### ASSIGNMENT
Write out exactly the lines below that run from the one containing "cells by family" through the one containing "met2,37.0,187,5940", both included, with no other lines.
━━━━━ INPUT ━━━━━
## src/rtl/id_src_decode.sv

```systemverilog
// id_src_decode: decodes the IF/ID instruction into the ID/EX register.
// It also inserts load-use bubbles and handles EX stall, branch flush and halt.
module id_src_decode #(
   parameter int         BUB_CNT_W = 16,
   parameter logic [3:0] ZERO_REG  = 4'd0
) (
   input  logic                 clk,
   input  logic                 rst_n,
   input  logic [15:0]          id_instr,
   input  logic                 id_valid,
   input  logic                 ex_stall,
   input  logic                 flush,
   output logic                 id_stall,
   output logic                 ex_valid,
   output logic                 ex_src1sel,
   output logic [7:0]           ex_imm,
   output logic [3:0]           ex_rs_addr,
   output logic [3:0]           ex_rt_addr,
   output logic [3:0]           ex_rd_addr,
   output logic                 ex_we,
   output logic                 ex_mem_rd,
   output logic                 ex_mem_wr,
   output logic [2:0]           ex_alu_op,
   output logic                 ex_illegal,
   output logic                 halted,
   output logic [BUB_CNT_W-1:0] bubble_cnt
);
   typedef struct packed {
      logic       valid;
      logic       src1sel;
      logic [7:0] imm;
      logic [3:0] rs;
      logic [3:0] rt;
      logic [3:0] rd;
      logic       we;
      logic       mem_rd;
      logic       mem_wr;
      logic [2:0] alu_op;
      logic       illegal;
   } idex_t;
   typedef enum logic {RUN, HALTED} state_t;
   state_t               state, state_nxt;
   idex_t                q, dec, nxt;
   logic                 use_rs, use_rt, hazard;
   logic [BUB_CNT_W-1:0] cnt_nxt;
   logic [3:0]           op;
   logic [7:0]           off;
   assign op  = id_instr[15:12];
   assign off = {{4{id_instr[3]}}, id_instr[3:0]};
   always_comb begin
      dec       = '0;
      dec.valid = 1'b1;
      use_rs    = 1'b0;
      use_rt    = 1'b0;
      case (op)
         4'h0, 4'h1, 4'h2, 4'h3: begin
            dec.alu_op = op[2:0];
            dec.we     = 1'b1;
            dec.rd     = id_instr[11:8];
            dec.rs     = id_instr[7:4];
            dec.rt     = id_instr[3:0];
            use_rs     = 1'b1;
            use_rt     = 1'b1;
         end
         4'h4: begin
            dec.src1sel = 1'b1;
            dec.imm     = id_instr[7:0];
            dec.we      = 1'b1;
            dec.rd      = id_instr[11:8];
            dec.rs      = id_instr[11:8];
            use_rs      = 1'b1;
         end
         4'h5: begin
            dec.src1sel = 1'b1;
            dec.imm     = id_instr[7:0];
            dec.we      = 1'b1;
            dec.rd      = id_instr[11:8];
            dec.alu_op  = 3'b101;
         end
         4'h8: begin
            dec.src1sel = 1'b1;
            dec.imm     = off;
            dec.we      = 1'b1;
            dec.mem_rd  = 1'b1;
            dec.rd      = id_instr[11:8];
            dec.rs      = id_instr[7:4];
            use_rs      = 1'b1;
         end
         4'h9: begin
            dec.src1sel = 1'b1;
            dec.imm     = off;
            dec.mem_wr  = 1'b1;
            dec.rs      = id_instr[7:4];
            dec.rt      = id_instr[11:8];
            use_rs      = 1'b1;
            use_rt      = 1'b1;
         end
         4'hF: begin
         end
         default: dec.illegal = 1'b1;
      endcase
   end
   // Only a load still sitting in EX can be too late for the instruction in ID
   assign hazard = q.valid & q.mem_rd & (q.rd != ZERO_REG) & id_valid &
                   ((use_rs & (dec.rs == q.rd)) | (use_rt & (dec.rt == q.rd)));
   always_comb begin
      nxt       = q;
      state_nxt = state;
      cnt_nxt   = bubble_cnt;
      id_stall  = 1'b0;
      if (state == HALTED) begin
         id_stall = 1'b1;
      end else if (flush) begin
         nxt = '0;
      end else if (ex_stall) begin
         id_stall = 1'b1;
      end else if (hazard) begin
         nxt      = '0;
         id_stall = 1'b1;
         cnt_nxt  = &bubble_cnt ? bubble_cnt : bubble_cnt + 1'b1;
      end else begin
         nxt = id_valid ? dec : '0;
         if (id_valid && op == 4'hF) state_nxt = HALTED;
      end
   end
   always_ff @(posedge clk or negedge rst_n) begin
      if (!rst_n) begin
         state      <= RUN;
         q          <= '0;
         bubble_cnt <= '0;
      end else begin
         state      <= state_nxt;
         q          <= nxt;
         bubble_cnt <= cnt_nxt;
      end
   end
   assign halted     = (state == HALTED);
   assign ex_valid   = q.valid;
   assign ex_src1sel = q.src1sel;
   assign ex_imm     = q.imm;
   assign ex_rs_addr = q.rs;
   assign ex_rt_addr = q.rt;
   assign ex_rd_addr = q.rd;
   assign ex_we      = q.we;
   assign ex_mem_rd  = q.mem_rd;
   assign ex_mem_wr  = q.mem_wr;
   assign ex_alu_op  = q.alu_op;
   assign ex_illegal = q.illegal;
endmodule

```

## config.mk

```make
export PLATFORM = sky130hd
export DESIGN_NAME = id_src_decode
export DESIGN_NICKNAME = d
export VERILOG_FILES = /design/src/rtl/id_src_decode.sv
export SDC_FILE = /design/constraint.sdc
export NUM_CORES = 1
export LEC_CHECK = 0
export CAP_MARGIN = 10
export CORE_MARGIN = 3
export CORE_UTILIZATION = 32
export CTS_CLUSTER_SIZE = 28
export DETAILED_ROUTE_END_ITERATION = 7
export PLACE_DENSITY = 0.62
export SLEW_MARGIN = 15
export SYNTH_ARGS = -nofsm -noshare
export SYNTH_HDL_FRONTEND = slang
export SYNTH_SLANG_ARGS = --single-unit
```

## constraint.sdc

```tcl
create_clock -name clk -period 2.7 [get_ports clk]
set_input_delay 0.27 -clock clk [delete_from_list [all_inputs] [get_ports clk]]
set_output_delay 0.27 -clock clk [all_outputs]
set_load 0.02 [all_outputs]
```
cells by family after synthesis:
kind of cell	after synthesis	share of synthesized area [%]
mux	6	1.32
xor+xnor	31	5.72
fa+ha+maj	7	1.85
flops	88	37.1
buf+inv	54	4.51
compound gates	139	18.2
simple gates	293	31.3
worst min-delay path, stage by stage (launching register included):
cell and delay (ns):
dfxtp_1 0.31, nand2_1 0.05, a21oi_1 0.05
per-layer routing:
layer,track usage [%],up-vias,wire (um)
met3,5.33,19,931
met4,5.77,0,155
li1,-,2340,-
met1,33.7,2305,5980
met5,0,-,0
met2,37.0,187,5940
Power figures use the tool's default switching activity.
[src/rtl/key_scan_pulse.sv]
// Three-line key scanner with per-key debounce and one-cycle press strobes.
// Define KEY_AUTOREPEAT_EN to add held-key repeat pulses (REPEAT_DELAY / REPEAT_RATE frames).
module key_scan_pulse #(
   parameter int N_KEYS      = 3,
   parameter int SCAN_DIV    = 1000,
   parameter int DEB_SAMPLES = 8
`ifdef KEY_AUTOREPEAT_EN
   ,
   parameter int REPEAT_DELAY = 50,
   parameter int REPEAT_RATE  = 10
`endif
) (
   input  logic              clk,
   input  logic              rst_n,
   input  logic              i_sense,
   output logic [N_KEYS-1:0] o_scan,
   output logic [N_KEYS-1:0] o_key_state,
   output logic [N_KEYS-1:0] o_key_pulse,
   output logic              o_frame
);

   localparam int CW = $clog2(SCAN_DIV);
   localparam int DW = $clog2(DEB_SAMPLES);
   localparam logic [CW-1:0] SLOT_LAST = CW'(SCAN_DIV - 1);
   localparam logic [CW-1:0] SLOT_PRE  = CW'(SCAN_DIV - 2);
   localparam logic [DW-1:0] DEB_LAST  = DW'(DEB_SAMPLES - 1);

   typedef enum logic [1:0] {
      SLOT0 = 2'd0,
      SLOT1 = 2'd1,
      SLOT2 = 2'd2
   } state_t;

   state_t            state_reg, state_next;
   logic [CW-1:0]     slot_cnt_reg, slot_cnt_next;
   logic [N_KEYS-1:0] scan_reg, scan_next;
   logic              frame_reg, frame_next;
   logic [1:0]        sync_reg;
   logic              slot_last;
   logic              pressed;

   assign slot_last = (slot_cnt_reg == SLOT_LAST);
   assign pressed   = ~sync_reg[1];

   always_ff @(posedge clk) begin
      if (!rst_n) begin
         state_reg    <= SLOT0;
         slot_cnt_reg <= '0;
         scan_reg     <= 3'b110;
         frame_reg    <= 1'b0;
         sync_reg     <= 2'b11;
      end else begin
         state_reg    <= state_next;
         slot_cnt_reg <= slot_cnt_next;
         scan_reg     <= scan_next;
         frame_reg    <= frame_next;
         sync_reg     <= {sync_reg[0], i_sense};
      end
   end

   // Scan drive and frame strobe are computed one cycle early so both come straight from flops.
   always_comb begin
      state_next    = state_reg;
      slot_cnt_next = slot_cnt_reg + CW'(1);
      scan_next     = scan_reg;
      frame_next    = 1'b0;
      if (slot_last) begin
         slot_cnt_next = '0;
         case (state_reg)
            SLOT0: begin
               state_next = SLOT1;
               scan_next  = 3'b101;
            end
            SLOT1: begin
               state_next = SLOT2;
               scan_next  = 3'b011;
            end
            default: begin
               state_next = SLOT0;
               scan_next  = 3'b110;
            end
         endcase
      end
      if (state_reg == SLOT2 && slot_cnt_reg == SLOT_PRE) begin
         frame_next = 1'b1;
      end
   end

   assign o_scan  = scan_reg;
   assign o_frame = frame_reg;

   genvar gi;
   generate
      for (gi = 0; gi < N_KEYS; gi++) begin : g_key
         logic [DW-1:0] mis_reg;
         logic          stable_reg;
         logic          pulse_reg;
         logic          sample_en;
         logic          differs;
         logic          toggle;
         logic          rep_fire;

         assign sample_en = slot_last && (state_reg == 2'(gi));
         assign differs   = (pressed != stable_reg);
         assign toggle    = sample_en && differs && (mis_reg == DEB_LAST);

         always_ff @(posedge clk) begin
            if (!rst_n) begin
               mis_reg    <= '0;
               stable_reg <= 1'b0;
               pulse_reg  <= 1'b0;
            end else begin
               pulse_reg <= (toggle && !stable_reg) || rep_fire;
               if (sample_en) begin
                  if (!differs) begin
                     mis_reg <= '0;
                  end else if (mis_reg == DEB_LAST) begin
                     stable_reg <= ~stable_reg;
                     mis_reg    <= '0;
                  end else begin
                     mis_reg <= mis_reg + DW'(1);
                  end
               end
            end
         end

`ifdef KEY_AUTOREPEAT_EN
         localparam int RMAX = (REPEAT_DELAY > REPEAT_RATE) ? REPEAT_DELAY : REPEAT_RATE;
         localparam int RW   = $clog2(RMAX + 1);
         localparam logic [RW-1:0] R_DELAY = RW'(REPEAT_DELAY);
         localparam logic [RW-1:0] R_RATE  = RW'(REPEAT_RATE);

         logic [RW-1:0] rep_cnt_reg;
         logic [RW-1:0] rep_cnt_inc;
         logic          rep_first_reg;

         assign rep_cnt_inc = rep_cnt_reg + RW'(1);
         assign rep_fire    = sample_en && stable_reg && !toggle &&
                              (rep_cnt_inc == (rep_first_reg ? R_DELAY : R_RATE));

         // Counter sits at zero while released, so the accepting sample starts the count from scratch.
         always_ff @(posedge clk) begin
            if (!rst_n || !stable_reg || toggle) begin
               rep_cnt_reg   <= '0;
               rep_first_reg <= 1'b1;
            end else if (sample_en) begin
               if (rep_fire) begin
                  rep_cnt_reg   <= '0;
                  rep_first_reg <= 1'b0;
               end else begin
                  rep_cnt_reg <= rep_cnt_inc;
               end
            end
         end
`else
         assign rep_fire = 1'b0;
`endif

         assign o_key_state[gi] = stable_reg;
         assign o_key_pulse[gi] = pulse_reg;
      end
   endgenerate

endmodule
File: src/flat_wrapper.sv
// flat-port wrapper written by rule: the top's interface ports become plain ports
module pipe_stage_reg_flat 
#(
    parameter int               WIDTH       = 64,
    parameter int               SKID        = 1,
    parameter logic [WIDTH-1:0] NOP_PAYLOAD = '0,
    parameter int               CNT_W       = 16
)
  (clk, rst, dbg_state_o, bus_in_valid, bus_in_data, bus_flush, bus_out_ready, bus_in_ready, bus_out_valid, bus_out_data, bus_stall_cnt, bus_flush_cnt);
  pipe_stage_reg_if #(.WIDTH(WIDTH), .CNT_W(CNT_W)) bus_i ();
  input  logic clk;
  input  logic rst;
  output logic [1:0] dbg_state_o;
  input wire logic [$bits(bus_i.in_valid)-1:0] bus_in_valid;
  input wire logic [$bits(bus_i.in_data)-1:0] bus_in_data;
  input wire logic [$bits(bus_i.flush)-1:0] bus_flush;
  input wire logic [$bits(bus_i.out_ready)-1:0] bus_out_ready;
  output wire logic [$bits(bus_i.in_ready)-1:0] bus_in_ready;
  output wire logic [$bits(bus_i.out_valid)-1:0] bus_out_valid;
  output wire logic [$bits(bus_i.out_data)-1:0] bus_out_data;
  output wire logic [$bits(bus_i.stall_cnt)-1:0] bus_stall_cnt;
  output wire logic [$bits(bus_i.flush_cnt)-1:0] bus_flush_cnt;
  assign bus_i.in_valid = bus_in_valid;
  assign bus_i.in_data = bus_in_data;
  assign bus_i.flush = bus_flush;
  assign bus_i.out_ready = bus_out_ready;
  assign bus_in_ready = bus_i.in_ready;
  assign bus_out_valid = bus_i.out_valid;
  assign bus_out_data = bus_i.out_data;
  assign bus_stall_cnt = bus_i.stall_cnt;
  assign bus_flush_cnt = bus_i.flush_cnt;
  pipe_stage_reg #(.WIDTH(WIDTH), .SKID(SKID), .NOP_PAYLOAD(NOP_PAYLOAD), .CNT_W(CNT_W)) u_core (.clk(clk), .rst(rst), .bus(bus_i), .dbg_state_o(dbg_state_o));
endmodule
File: config.mk
export PLATFORM = sky130hd
export DESIGN_NAME = pipe_stage_reg_flat
export DESIGN_NICKNAME = d
export VERILOG_FILES = /design/src/rtl/pipe_stage_reg_if.sv /design/src/rtl/pipe_stage_reg.sv /design/src/flat_wrapper.sv
export SDC_FILE = /design/constraint.sdc
export NUM_CORES = 1
export LEC_CHECK = 0
export CORE_MARGIN = 5
export CORE_UTILIZATION = 51
export CTS_CLUSTER_SIZE = 8
export DETAILED_ROUTE_END_ITERATION = 7
export GPL_TIMING_DRIVEN = 0
export HOLD_SLACK_MARGIN = 0.02
export MAX_ROUTING_LAYER = met4
export PLACE_DENSITY = 0.84
export SLEW_MARGIN = 25
export SYNTH_ARGS = -nofsm -noshare
export SYNTH_HDL_FRONTEND = slang
export SYNTH_SLANG_ARGS = --single-unit
File: constraint.sdc
create_clock -name clk -period 2.2 [get_ports clk]
set_clock_uncertainty 0.05 [all_clocks]
set_input_delay 0.33 -clock clk [delete_from_list [all_inputs] [get_ports clk]]
set_output_delay 0.33 -clock clk [all_outputs]
set_load 0.03 [all_outputs]
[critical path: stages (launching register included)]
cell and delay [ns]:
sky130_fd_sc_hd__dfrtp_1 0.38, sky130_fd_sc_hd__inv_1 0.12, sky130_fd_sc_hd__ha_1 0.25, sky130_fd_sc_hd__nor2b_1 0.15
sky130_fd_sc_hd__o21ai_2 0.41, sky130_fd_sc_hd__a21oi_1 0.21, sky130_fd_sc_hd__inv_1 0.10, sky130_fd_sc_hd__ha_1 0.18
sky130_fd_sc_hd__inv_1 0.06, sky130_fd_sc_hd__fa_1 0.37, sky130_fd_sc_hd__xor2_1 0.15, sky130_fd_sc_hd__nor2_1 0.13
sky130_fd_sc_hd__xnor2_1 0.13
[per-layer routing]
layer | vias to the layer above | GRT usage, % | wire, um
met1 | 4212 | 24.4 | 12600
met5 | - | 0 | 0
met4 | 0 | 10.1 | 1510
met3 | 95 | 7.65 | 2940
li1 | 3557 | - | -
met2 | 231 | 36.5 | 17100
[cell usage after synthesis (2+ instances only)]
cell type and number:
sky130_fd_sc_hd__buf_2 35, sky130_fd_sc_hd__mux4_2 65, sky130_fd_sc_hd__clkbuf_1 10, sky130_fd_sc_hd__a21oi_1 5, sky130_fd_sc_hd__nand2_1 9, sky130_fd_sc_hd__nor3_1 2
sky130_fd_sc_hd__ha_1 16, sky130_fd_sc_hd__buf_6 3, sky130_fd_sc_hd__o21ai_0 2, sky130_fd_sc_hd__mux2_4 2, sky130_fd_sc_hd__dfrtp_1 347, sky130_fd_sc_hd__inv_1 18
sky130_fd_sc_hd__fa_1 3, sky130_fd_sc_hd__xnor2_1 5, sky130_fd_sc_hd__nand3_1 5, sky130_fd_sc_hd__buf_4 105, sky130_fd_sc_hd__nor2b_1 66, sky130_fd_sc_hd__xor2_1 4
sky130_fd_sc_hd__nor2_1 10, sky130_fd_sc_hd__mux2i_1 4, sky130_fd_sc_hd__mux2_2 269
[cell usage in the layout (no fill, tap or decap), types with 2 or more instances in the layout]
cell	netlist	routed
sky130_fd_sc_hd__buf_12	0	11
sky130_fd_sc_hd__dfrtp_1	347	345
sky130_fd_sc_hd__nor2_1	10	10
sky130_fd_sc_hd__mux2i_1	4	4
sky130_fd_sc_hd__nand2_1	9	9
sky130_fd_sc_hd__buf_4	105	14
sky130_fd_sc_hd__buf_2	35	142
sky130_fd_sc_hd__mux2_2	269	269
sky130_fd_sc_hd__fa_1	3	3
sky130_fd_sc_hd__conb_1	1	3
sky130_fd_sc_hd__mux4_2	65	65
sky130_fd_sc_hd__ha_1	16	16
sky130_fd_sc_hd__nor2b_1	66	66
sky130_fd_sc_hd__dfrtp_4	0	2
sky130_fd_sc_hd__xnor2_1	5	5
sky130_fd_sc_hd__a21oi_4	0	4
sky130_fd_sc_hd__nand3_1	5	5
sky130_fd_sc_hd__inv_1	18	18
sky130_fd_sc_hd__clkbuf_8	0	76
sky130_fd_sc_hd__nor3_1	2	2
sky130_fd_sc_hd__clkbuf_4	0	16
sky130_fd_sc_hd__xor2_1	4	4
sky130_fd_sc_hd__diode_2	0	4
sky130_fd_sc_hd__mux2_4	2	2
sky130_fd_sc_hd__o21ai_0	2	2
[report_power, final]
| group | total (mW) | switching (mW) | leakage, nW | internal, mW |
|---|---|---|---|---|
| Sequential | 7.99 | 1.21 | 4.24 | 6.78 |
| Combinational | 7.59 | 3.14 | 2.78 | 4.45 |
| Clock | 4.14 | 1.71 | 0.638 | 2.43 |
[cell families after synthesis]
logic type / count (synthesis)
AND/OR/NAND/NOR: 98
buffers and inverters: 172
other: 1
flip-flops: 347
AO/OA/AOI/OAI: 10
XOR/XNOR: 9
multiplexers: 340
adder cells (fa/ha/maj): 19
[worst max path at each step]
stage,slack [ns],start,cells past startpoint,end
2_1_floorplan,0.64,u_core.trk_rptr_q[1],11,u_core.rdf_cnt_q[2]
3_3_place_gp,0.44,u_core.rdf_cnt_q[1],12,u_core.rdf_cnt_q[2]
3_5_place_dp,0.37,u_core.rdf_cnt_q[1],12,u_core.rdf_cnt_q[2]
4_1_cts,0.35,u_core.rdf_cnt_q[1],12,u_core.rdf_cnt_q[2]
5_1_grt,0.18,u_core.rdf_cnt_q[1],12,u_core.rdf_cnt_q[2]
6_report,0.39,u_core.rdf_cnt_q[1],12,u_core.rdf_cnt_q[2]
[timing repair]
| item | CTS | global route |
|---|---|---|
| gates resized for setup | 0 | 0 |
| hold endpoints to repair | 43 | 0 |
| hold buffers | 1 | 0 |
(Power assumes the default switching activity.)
### src/rtl/voice_mix_scheduler_if.sv
// Handshake bundle for the mix scheduler: voice requests to the shared
// wave-generator datapath and the mixed-sample stream to the I2S stage.
interface voice_mix_scheduler_if #(
    parameter int N_VOICES = 8,
    parameter int SAMPLE_W = 24
);
    localparam int IDX_W = $clog2(N_VOICES);

    logic                voice_req;
    logic [IDX_W-1:0]    voice_idx;
    logic                voice_ack;
    logic [SAMPLE_W-1:0] voice_sample;
    logic [SAMPLE_W-1:0] out_sample;
    logic                out_valid;
    logic                out_ready;

    modport master (
        output voice_req, voice_idx, out_sample, out_valid,
        input  voice_ack, voice_sample, out_ready
    );

    modport slave (
        input  voice_req, voice_idx, out_sample, out_valid,
        output voice_ack, voice_sample, out_ready
    );
endinterface

### src/rtl/voice_mix_scheduler.sv
// Per-sample voice mixer: walks all voice slots, sums, applies master volume.
// Define MIX_SATURATE_EN to clamp both reductions instead of wrapping.
//
// state | meaning
// IDLE  | waiting for sample_tick
// RUN   | visiting voice slot idx (request or skip)
// SCALE | reduce, apply volume, register out_sample
// OUT   | presenting out_sample until out_ready
module voice_mix_scheduler #(
    parameter int N_VOICES = 8,
    parameter int SAMPLE_W = 24
) (
    input  logic                  clk,
    input  logic                  rstn,
    input  logic                  sample_tick,
    input  logic [N_VOICES-1:0]   voice_active,
    input  logic [15:0]           volume,
    voice_mix_scheduler_if.master bus,
    output logic                  busy,
    output logic [7:0]            overrun_cnt
);
    localparam int IDX_W  = $clog2(N_VOICES);
    localparam int ACC_W  = SAMPLE_W + IDX_W;
    localparam int PROD_W = SAMPLE_W + 17;
    localparam logic [SAMPLE_W-1:0] SMAX = {1'b0, {(SAMPLE_W-1){1'b1}}};
    localparam logic [SAMPLE_W-1:0] SMIN = {1'b1, {(SAMPLE_W-1){1'b0}}};

    typedef enum logic [1:0] {IDLE, RUN, SCALE, OUT} state_t;

    state_t                state_q, state_d;
    logic [IDX_W-1:0]      idx_q, idx_d;
    logic signed [ACC_W-1:0] acc_q, acc_d;
    logic [N_VOICES-1:0]   mask_q, mask_d;
    logic [15:0]           vol_q, vol_d;
    logic [SAMPLE_W-1:0]   out_q, out_d;
    logic [7:0]            ovr_q, ovr_d;

    logic signed [SAMPLE_W-1:0] reduced;
    logic signed [SAMPLE_W-1:0] scaled;
    logic signed [PROD_W-1:0]   product;
    logic                       unused_prod;

    assign bus.voice_req  = (state_q == RUN) && mask_q[idx_q];
    assign bus.voice_idx  = idx_q;
    assign bus.out_valid  = (state_q == OUT);
    assign bus.out_sample = out_q;
    assign busy           = (state_q != IDLE);
    assign overrun_cnt    = ovr_q;
    assign unused_prod    = ^{product[PROD_W-1:SAMPLE_W+15], product[14:0]};

    // Volume is zero-extended so 0x8000..0xFFFF stay positive gains.
    always_comb begin
        reduced = acc_q[SAMPLE_W-1:0];
`ifdef MIX_SATURATE_EN
        if (acc_q[ACC_W-1:SAMPLE_W-1] != {(IDX_W+1){acc_q[ACC_W-1]}})
            reduced = acc_q[ACC_W-1] ? SMIN : SMAX;
`endif
        product = $signed({{(PROD_W-SAMPLE_W){reduced[SAMPLE_W-1]}}, reduced})
                * $signed({{(PROD_W-16){1'b0}}, vol_q});
        scaled = product[SAMPLE_W+14:15];
`ifdef MIX_SATURATE_EN
        if (product[PROD_W-1:SAMPLE_W+14] != {3{product[PROD_W-1]}})
            scaled = product[PROD_W-1] ? SMIN : SMAX;
`endif
    end

    always_comb begin
        state_d = state_q;
        idx_d   = idx_q;
        acc_d   = acc_q;
        mask_d  = mask_q;
        vol_d   = vol_q;
        out_d   = out_q;
        ovr_d   = ovr_q;

        if (sample_tick && (state_q != IDLE) && (ovr_q != 8'hFF))
            ovr_d = ovr_q + 8'd1;

        case (state_q)
            IDLE: begin
                if (sample_tick) begin
                    acc_d   = '0;
                    idx_d   = '0;
                    mask_d  = voice_active;
                    vol_d   = volume;
                    state_d = RUN;
                end
            end
            RUN: begin
                if (!mask_q[idx_q] || bus.voice_ack) begin
                    if (mask_q[idx_q])
                        acc_d = acc_q + $signed({{IDX_W{bus.voice_sample[SAMPLE_W-1]}},
                                                 bus.voice_sample});
                    idx_d = idx_q + IDX_W'(1);
                    if (idx_q == IDX_W'(N_VOICES-1))
                        state_d = SCALE;
                end
            end
            SCALE: begin
                out_d   = scaled;
                state_d = OUT;
            end
            OUT: begin
                if (bus.out_ready)
                    state_d = IDLE;
            end
            default: state_d = IDLE;
        endcase
    end

    always_ff @(posedge clk or negedge rstn) begin
        if (!rstn) begin
            state_q <= IDLE;
            idx_q   <= '0;
            acc_q   <= '0;
            mask_q  <= '0;
            vol_q   <= '0;
            out_q   <= '0;
            ovr_q   <= '0;
        end else begin
            state_q <= state_d;
            idx_q   <= idx_d;
            acc_q   <= acc_d;
            mask_q  <= mask_d;
            vol_q   <= vol_d;
            out_q   <= out_d;
            ovr_q   <= ovr_d;
        end
    end
endmodule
━━━━━
### ANSWER TO THIS PROBLEM
cells by family after synthesis:
kind of cell	after synthesis	share of synthesized area [%]
mux	6	1.32
xor+xnor	31	5.72
fa+ha+maj	7	1.85
flops	88	37.1
buf+inv	54	4.51
compound gates	139	18.2
simple gates	293	31.3
worst min-delay path, stage by stage (launching register included):
cell and delay (ns):
dfxtp_1 0.31, nand2_1 0.05, a21oi_1 0.05
per-layer routing:
layer,track usage [%],up-vias,wire (um)
met3,5.33,19,931
met4,5.77,0,155
li1,-,2340,-
met1,33.7,2305,5980
met5,0,-,0
met2,37.0,187,5940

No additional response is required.